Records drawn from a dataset
————————

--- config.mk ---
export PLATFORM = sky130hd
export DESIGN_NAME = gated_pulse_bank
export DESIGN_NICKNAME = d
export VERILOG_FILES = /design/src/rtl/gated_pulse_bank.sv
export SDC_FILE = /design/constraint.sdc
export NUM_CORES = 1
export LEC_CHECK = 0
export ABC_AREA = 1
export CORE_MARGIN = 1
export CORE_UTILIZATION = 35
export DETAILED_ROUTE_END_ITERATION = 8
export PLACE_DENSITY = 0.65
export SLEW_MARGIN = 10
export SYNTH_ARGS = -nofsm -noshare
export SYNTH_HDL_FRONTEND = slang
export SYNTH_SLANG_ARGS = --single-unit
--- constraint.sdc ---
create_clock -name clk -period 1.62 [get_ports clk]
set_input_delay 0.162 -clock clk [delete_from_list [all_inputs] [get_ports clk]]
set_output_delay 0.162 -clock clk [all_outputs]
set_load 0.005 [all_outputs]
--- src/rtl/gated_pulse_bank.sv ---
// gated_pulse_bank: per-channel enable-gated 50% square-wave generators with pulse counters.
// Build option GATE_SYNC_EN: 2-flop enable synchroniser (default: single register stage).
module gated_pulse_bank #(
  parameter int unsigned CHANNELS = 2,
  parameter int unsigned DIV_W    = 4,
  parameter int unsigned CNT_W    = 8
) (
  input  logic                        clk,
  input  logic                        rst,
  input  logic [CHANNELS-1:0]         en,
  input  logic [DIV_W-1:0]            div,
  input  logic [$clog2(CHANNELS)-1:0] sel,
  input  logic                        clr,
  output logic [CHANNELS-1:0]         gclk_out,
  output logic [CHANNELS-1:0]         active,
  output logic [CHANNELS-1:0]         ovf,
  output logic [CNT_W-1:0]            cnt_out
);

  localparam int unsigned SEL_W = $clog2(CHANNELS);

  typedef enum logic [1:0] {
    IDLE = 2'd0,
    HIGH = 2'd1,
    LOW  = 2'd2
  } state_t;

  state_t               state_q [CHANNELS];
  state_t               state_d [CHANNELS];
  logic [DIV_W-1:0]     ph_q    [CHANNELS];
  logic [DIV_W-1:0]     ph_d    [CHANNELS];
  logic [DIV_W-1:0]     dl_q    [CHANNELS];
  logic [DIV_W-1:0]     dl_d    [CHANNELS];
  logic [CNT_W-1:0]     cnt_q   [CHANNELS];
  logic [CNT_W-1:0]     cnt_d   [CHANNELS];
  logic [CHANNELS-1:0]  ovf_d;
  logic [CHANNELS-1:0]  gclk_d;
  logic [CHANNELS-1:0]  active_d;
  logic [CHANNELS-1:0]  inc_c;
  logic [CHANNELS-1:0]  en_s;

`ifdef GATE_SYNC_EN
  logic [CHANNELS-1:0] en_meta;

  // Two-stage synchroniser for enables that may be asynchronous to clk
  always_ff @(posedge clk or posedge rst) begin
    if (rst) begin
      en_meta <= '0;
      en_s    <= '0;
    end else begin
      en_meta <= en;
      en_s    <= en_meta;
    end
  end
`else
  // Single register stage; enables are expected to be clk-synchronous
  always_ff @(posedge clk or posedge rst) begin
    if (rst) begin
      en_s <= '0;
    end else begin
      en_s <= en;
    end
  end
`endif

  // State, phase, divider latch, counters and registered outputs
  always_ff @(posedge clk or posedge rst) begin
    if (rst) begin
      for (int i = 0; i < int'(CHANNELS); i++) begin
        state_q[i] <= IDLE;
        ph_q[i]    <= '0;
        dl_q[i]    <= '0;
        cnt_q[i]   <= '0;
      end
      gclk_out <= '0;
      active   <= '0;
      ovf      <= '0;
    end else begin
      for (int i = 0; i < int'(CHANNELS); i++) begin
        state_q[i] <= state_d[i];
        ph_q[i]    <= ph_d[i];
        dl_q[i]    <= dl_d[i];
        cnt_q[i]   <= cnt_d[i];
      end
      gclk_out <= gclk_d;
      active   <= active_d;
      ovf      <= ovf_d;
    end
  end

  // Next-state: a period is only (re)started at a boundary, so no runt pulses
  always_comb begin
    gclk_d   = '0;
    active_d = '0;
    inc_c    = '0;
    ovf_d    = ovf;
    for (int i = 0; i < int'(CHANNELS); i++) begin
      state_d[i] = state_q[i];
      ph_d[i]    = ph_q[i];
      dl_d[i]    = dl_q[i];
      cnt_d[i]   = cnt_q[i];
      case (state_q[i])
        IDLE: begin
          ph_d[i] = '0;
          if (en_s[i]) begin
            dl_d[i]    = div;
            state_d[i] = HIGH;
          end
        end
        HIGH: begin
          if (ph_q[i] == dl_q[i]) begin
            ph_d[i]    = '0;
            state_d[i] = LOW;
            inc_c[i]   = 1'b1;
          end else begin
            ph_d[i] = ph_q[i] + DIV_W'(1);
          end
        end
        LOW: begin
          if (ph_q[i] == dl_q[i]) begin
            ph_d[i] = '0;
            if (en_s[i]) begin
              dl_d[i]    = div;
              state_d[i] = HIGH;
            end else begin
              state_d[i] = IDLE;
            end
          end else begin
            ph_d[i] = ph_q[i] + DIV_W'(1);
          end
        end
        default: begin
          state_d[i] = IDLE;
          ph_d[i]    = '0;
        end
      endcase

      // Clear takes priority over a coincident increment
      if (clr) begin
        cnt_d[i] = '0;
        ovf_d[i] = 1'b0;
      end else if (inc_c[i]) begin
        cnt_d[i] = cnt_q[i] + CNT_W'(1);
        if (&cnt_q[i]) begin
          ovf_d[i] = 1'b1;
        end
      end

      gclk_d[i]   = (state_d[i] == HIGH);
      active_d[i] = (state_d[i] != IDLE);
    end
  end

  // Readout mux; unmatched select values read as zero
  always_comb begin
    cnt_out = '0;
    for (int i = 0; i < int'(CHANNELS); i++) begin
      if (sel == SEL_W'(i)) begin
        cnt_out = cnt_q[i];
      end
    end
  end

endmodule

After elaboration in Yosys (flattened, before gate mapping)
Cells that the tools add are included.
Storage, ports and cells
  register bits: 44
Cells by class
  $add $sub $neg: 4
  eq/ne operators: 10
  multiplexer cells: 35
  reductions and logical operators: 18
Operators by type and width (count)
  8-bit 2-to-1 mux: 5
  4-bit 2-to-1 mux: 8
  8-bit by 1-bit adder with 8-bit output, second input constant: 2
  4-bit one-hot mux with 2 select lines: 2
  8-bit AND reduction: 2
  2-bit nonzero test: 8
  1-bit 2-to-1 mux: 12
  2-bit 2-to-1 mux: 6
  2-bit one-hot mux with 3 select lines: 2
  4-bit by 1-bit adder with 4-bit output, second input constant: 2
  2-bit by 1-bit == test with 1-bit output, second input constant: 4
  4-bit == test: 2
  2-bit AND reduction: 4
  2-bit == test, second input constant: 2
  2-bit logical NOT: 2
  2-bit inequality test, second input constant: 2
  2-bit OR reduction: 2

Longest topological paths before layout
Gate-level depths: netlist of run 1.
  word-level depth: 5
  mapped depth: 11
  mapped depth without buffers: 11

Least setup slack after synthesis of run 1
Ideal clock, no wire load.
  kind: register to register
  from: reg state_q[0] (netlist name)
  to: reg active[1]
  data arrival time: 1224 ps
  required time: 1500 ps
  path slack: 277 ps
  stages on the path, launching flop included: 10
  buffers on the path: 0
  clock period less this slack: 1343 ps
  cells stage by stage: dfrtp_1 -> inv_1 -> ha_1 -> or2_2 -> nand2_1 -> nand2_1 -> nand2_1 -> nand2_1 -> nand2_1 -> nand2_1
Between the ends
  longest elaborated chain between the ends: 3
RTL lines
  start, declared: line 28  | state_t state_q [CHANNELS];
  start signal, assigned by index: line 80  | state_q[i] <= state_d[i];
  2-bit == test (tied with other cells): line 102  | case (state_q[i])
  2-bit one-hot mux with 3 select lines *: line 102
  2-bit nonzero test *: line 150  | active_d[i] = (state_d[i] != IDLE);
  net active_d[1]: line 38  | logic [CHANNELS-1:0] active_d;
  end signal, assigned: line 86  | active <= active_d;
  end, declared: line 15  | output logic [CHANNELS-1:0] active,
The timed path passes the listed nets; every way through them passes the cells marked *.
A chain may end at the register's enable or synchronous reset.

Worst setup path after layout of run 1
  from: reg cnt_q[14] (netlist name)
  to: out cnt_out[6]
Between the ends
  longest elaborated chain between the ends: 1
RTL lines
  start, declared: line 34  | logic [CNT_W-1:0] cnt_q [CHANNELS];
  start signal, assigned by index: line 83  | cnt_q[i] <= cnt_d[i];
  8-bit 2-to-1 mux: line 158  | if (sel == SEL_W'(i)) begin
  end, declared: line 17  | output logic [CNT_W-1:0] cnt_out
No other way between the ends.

————————

**Exercise prompt**. Please give the number of lines in the data above that hold "unsigned", and write nothing else.

**Your response**. 4